Trick or Treat: Peanut Allergies

Halloween is such a fun time. Costumes, pumpkin carving, cooler temperatures, and sugar highs for days on end. While it is a time of celebration for most, for some parents, it is a time of significant anxiety. The incidence of food allergies has increased in recent decades, and the parents of kids who have food allergies live in fear of their kid accidentally getting some piece of candy that unknown to them, may have an allergen in it with devastating consequences. While there are many allergies, peanut allergies are the ones I am focusing on today.

I have a guest blogger today, Dr. Lindsay McMullan, who is an allergist at the Asthma and Allergy Clinic of Hattiesburg. She is a board certified allergist and immunologist and she is also board certified in internal medicine. She did her residency and fellowship at the University of Mississippi Medical Center. She is married and has 3 beautiful children.

What is the teal pumpkin project?

The Teal Pumpkin Project raises awareness for food allergy and encourages non-food treats for Halloween marked by a teal colored pumpkin in front of the venue where treats are being distributed. Participants can mark their location on the project map and also visit the site for treat ideas.

The point is to help ease the stress and increase the fun of Halloween for food allergy families. One of their biggest resources: FARE  (Food Allergy Resource & Education), has instituted the Teal Pumpkin Project. Resources are available for a variety of Halloween celebrations. What a great way to show support for friends and family with food allergies!

To learn more about the Teal Pumpkin Project visit:

What happens to a kid when they eat peanuts and have a peanut allergy?

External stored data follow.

===== src/rtl/dec_display_if.sv =====
// Handshake and display bundle between the register-file read side (master)
// and the seven-segment driver (slave).
interface dec_display_if #(
  parameter int WIDTH  = 32,
  parameter int DIGITS = 8
);
  logic [WIDTH-1:0]    value;
  logic                update;
  logic                hex_mode;
  logic                busy;
  logic                done;
  logic                overflow;
  logic [DIGITS*7-1:0] seg;

  modport master (
    output value, update, hex_mode,
    input  busy, done, overflow, seg
  );

  modport slave (
    input  value, update, hex_mode,
    output busy, done, overflow, seg
  );
endinterface


===== src/rtl/dec_display_driver.sv =====
// Sequential binary-to-seven-segment driver using a bit-serial double-dabble engine.
// Optional macro LEADING_ZERO_BLANK_EN blanks decimal leading zeros.
module dec_display_driver #(
  parameter int WIDTH  = 32,
  parameter int DIGITS = 8,
  parameter int SIGNED = 1
) (
  input  logic        clk,
  input  logic        rst,
  dec_display_if.slave bus,
  output logic [1:0]  fsm_state
);

  // Handshake: update is taken only in IDLE (busy=0) and is then ignored until
  // done pulses; done marks the single cycle in which new segments first show,
  // and an update in that same cycle is accepted.
  typedef enum logic [1:0] {IDLE, LOAD, SHIFT, LATCH} state_t;

  localparam int BCD_MIN = WIDTH / 3 + 1;
  localparam int BCD_D   = (BCD_MIN > DIGITS) ? BCD_MIN : DIGITS;
  localparam int CW      = $clog2(WIDTH);
  localparam int BW      = 4 * BCD_D;

  localparam logic [6:0] SEG_E     = 7'b0110000;
  localparam logic [6:0] SEG_MINUS = 7'b1111110;
  localparam logic [6:0] SEG_BLANK = 7'b1111111;

  function automatic logic [6:0] seg7(input logic [3:0] d);
    logic [6:0] r;
    case (d)
      4'h0: r = 7'b0000001;
      4'h1: r = 7'b1001111;
      4'h2: r = 7'b0010010;
      4'h3: r = 7'b0000110;
      4'h4: r = 7'b1001100;
      4'h5: r = 7'b0100100;
      4'h6: r = 7'b0100000;
      4'h7: r = 7'b0001111;
      4'h8: r = 7'b0000000;
      4'h9: r = 7'b0001100;
      4'hA: r = 7'b0001000;
      4'hB: r = 7'b1100000;
      4'hC: r = 7'b0110001;
      4'hD: r = 7'b1000010;
      4'hE: r = 7'b0110000;
      default: r = 7'b0111000;
    endcase
    return r;
  endfunction

  function automatic logic [DIGITS*7-1:0] reset_pattern();
    logic [DIGITS*7-1:0] r;
    for (int i = 0; i < DIGITS; i++) begin
      if (SIGNED != 0 && i == DIGITS - 1) r[7*i +: 7] = SEG_BLANK;
      else                                r[7*i +: 7] = seg7(4'h0);
    end
    return r;
  endfunction

  localparam logic [DIGITS*7-1:0] RESET_SEG = reset_pattern();

  // One double-dabble step: correct every nibble >=5, then shift in the next bit.
  function automatic logic [BW-1:0] dabble(input logic [BW-1:0] a, input logic b);
    logic [BW-1:0] r;
    r = a;
    for (int i = 0; i < BCD_D; i++) begin
      if (a[4*i +: 4] >= 4'd5) r[4*i +: 4] = a[4*i +: 4] + 4'd3;
    end
    return {r[BW-2:0], b};
  endfunction

  state_t              state;
  logic [WIDTH-1:0]    val_q;
  logic                hex_q;
  logic [WIDTH-1:0]    mag;
  logic [BW-1:0]       acc;
  logic [CW-1:0]       cnt;
  logic                sign_q;
  logic [DIGITS*7-1:0] seg_q;
  logic                ovf_q;
  logic                busy_q;
  logic                done_q;

  logic [DIGITS*7-1:0]        seg_next;
  logic                       ovf_next;
  logic [WIDTH+4*DIGITS-1:0]  wide;
  int                         n_dig;
`ifdef LEADING_ZERO_BLANK_EN
  int                         msd;
`endif

  always_comb begin
    seg_next = '0;
    ovf_next = 1'b0;
    wide     = {{(4*DIGITS){1'b0}}, val_q};
    n_dig    = (SIGNED != 0 && !hex_q) ? DIGITS - 1 : DIGITS;
`ifdef LEADING_ZERO_BLANK_EN
    msd = 0;
    for (int i = 0; i < BCD_D; i++) begin
      if (acc[4*i +: 4] != 4'd0) msd = i;
    end
`endif
    if (hex_q) begin
      ovf_next = |wide[WIDTH+4*DIGITS-1:4*DIGITS];
    end else begin
      for (int i = 0; i < BCD_D; i++) begin
        if (i >= n_dig && acc[4*i +: 4] != 4'd0) ovf_next = 1'b1;
      end
    end
    for (int i = 0; i < DIGITS; i++) begin
      if (i < n_dig) begin
        if (hex_q)         seg_next[7*i +: 7] = seg7(wide[4*i +: 4]);
        else if (ovf_next) seg_next[7*i +: 7] = SEG_E;
`ifdef LEADING_ZERO_BLANK_EN
        else if (i > msd)  seg_next[7*i +: 7] = SEG_BLANK;
`endif
        else               seg_next[7*i +: 7] = seg7(acc[4*i +: 4]);
      end else begin
        // Only reachable for the reserved top digit in signed decimal mode.
        seg_next[7*i +: 7] = sign_q ? SEG_MINUS : SEG_BLANK;
      end
    end
  end

  always_ff @(posedge clk or posedge rst) begin
    if (rst) begin
      state  <= IDLE;
      val_q  <= '0;
      hex_q  <= 1'b0;
      mag    <= '0;
      acc    <= '0;
      cnt    <= '0;
      sign_q <= 1'b0;
      seg_q  <= RESET_SEG;
      ovf_q  <= 1'b0;
      busy_q <= 1'b0;
      done_q <= 1'b0;
    end else begin
      done_q <= 1'b0;
      case (state)
        IDLE: begin
          if (bus.update) begin
            val_q  <= bus.value;
            hex_q  <= bus.hex_mode;
            busy_q <= 1'b1;
            state  <= LOAD;
          end
        end
        LOAD: begin
          acc <= '0;
          if (!hex_q && SIGNED != 0 && val_q[WIDTH-1]) begin
            mag    <= -val_q;
            sign_q <= 1'b1;
          end else begin
            mag    <= val_q;
            sign_q <= 1'b0;
          end
          if (hex_q) begin
            state <= LATCH;
          end else begin
            cnt   <= CW'(WIDTH - 1);
            state <= SHIFT;
          end
        end
        SHIFT: begin
          acc <= dabble(acc, mag[WIDTH-1]);
          mag <= mag << 1;
          cnt <= cnt - 1'b1;
          if (cnt == '0) state <= LATCH;
        end
        LATCH: begin
          seg_q  <= seg_next;
          ovf_q  <= ovf_next;
          done_q <= 1'b1;
          busy_q <= 1'b0;
          state  <= IDLE;
        end
        default: state <= IDLE;
      endcase
    end
  end

  assign bus.busy     = busy_q;
  assign bus.done     = done_q;
  assign bus.overflow = ovf_q;
  assign bus.seg      = seg_q;
  assign fsm_state    = state;

endmodule


===== src/flat_wrapper.sv =====
// flat-port wrapper written by rule: the top's interface ports become plain ports
module dec_display_driver_flat 
#(
  parameter int WIDTH  = 32,
  parameter int DIGITS = 8,
  parameter int SIGNED = 1
)
  (clk, rst, fsm_state, bus_value, bus_update, bus_hex_mode, bus_busy, bus_done, bus_overflow, bus_seg);
  dec_display_if #(.WIDTH(WIDTH), .DIGITS(DIGITS)) bus_i ();
  input  logic clk;
  input  logic rst;
  output logic [1:0] fsm_state;
  input wire logic [$bits(bus_i.value)-1:0] bus_value;
  input wire logic [$bits(bus_i.update)-1:0] bus_update;
  input wire logic [$bits(bus_i.hex_mode)-1:0] bus_hex_mode;
  output wire logic [$bits(bus_i.busy)-1:0] bus_busy;
  output wire logic [$bits(bus_i.done)-1:0] bus_done;
  output wire logic [$bits(bus_i.overflow)-1:0] bus_overflow;
  output wire logic [$bits(bus_i.seg)-1:0] bus_seg;
  assign bus_i.value = bus_value;
  assign bus_i.update = bus_update;
  assign bus_i.hex_mode = bus_hex_mode;
  assign bus_busy = bus_i.busy;
  assign bus_done = bus_i.done;
  assign bus_overflow = bus_i.overflow;
  assign bus_seg = bus_i.seg;
  dec_display_driver #(.WIDTH(WIDTH), .DIGITS(DIGITS), .SIGNED(SIGNED)) u_core (.clk(clk), .rst(rst), .bus(bus_i), .fsm_state(fsm_state));
endmodule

Peanut allergy can cause symptoms such as hives or whelps, swelling including: lips, tongue, and throat, asthma attacks, and stomach symptoms. They can also be so severe that they threaten someone’s life. We call severe reactions anaphylaxis.

How can you be sure that candy or foods do not have peanuts in it?

Peanuts are required to be listed as a possible allergen on the ingredient label if the food contains peanuts.  We talk to our allergy patients about reading every label.  If foods are not labeled, you can ask the person who prepared the food if it contains peanuts or has been contaminated by peanuts (such as cooked on the same surface).

Why are food allergies becoming more common?

There is not one answer to this question. It involves many factors. Some problems with food are different from an actual allergy but can still make you feel bad. So it is important to be sure your diagnosis is correct because instructions and risks can be different.  A test by itself does not diagnose a food allergy.  There are also tests available that are advertised as allergy tests but do not actually check for any allergy.  Your primary care physician can refer you to a board certified allergy specialist if a food allergy is suspected.

When is the appropriate age to introduce peanuts? Also milk, eggs, etc?

Food introduction should not be delayed out of concern for allergy. In fact, earlier introduction for peanuts helps to decrease the likelihood of allergy in many patients. (link to information about this).  During infancy, when other foods are introduced, is ok to introduce peanuts and eggs. Milk is not introduced until after the age of 1 due to other concerns, though milk containing products such as cheese may be introduced before then.  Some children such as those with severe eczema or a known egg allergy may need additional caution before introducing peanuts. Board certified pediatricians and family medicine physicians can help parents navigate food introduction for infants and also help refer to board certified allergists when assistance is needed.

Is peanut allergy the same as tree nut allergy?

No. Peanuts are actually legumes and grow in the ground.  Many peanut allergic people are not allergic to tree nuts, just as many tree nut allergic people can eat peanuts. There are people who are allergic to both. An allergist can help a person figure out if they are allergic to peanuts, tree nuts, or both.

How can I be more considerate of those with food allergies?

This is a GREAT question.  At Halloween, offering non-food treats such as stickers or other items is helpful. You can use a Teal Pumpkin (link that was in first paragraph for the project) to notify trick-or-treaters that you have non-food treats.  Educating your children, grandchildren, and friends to be kind and not bully those with food allergies is also important. Finally, if you are hosting an event, or preparing food for an event, checking for possible food allergies is great. If this is not possible, labeling your food with ingredients goes a LONG way towards helping those with food allergies know what is safe.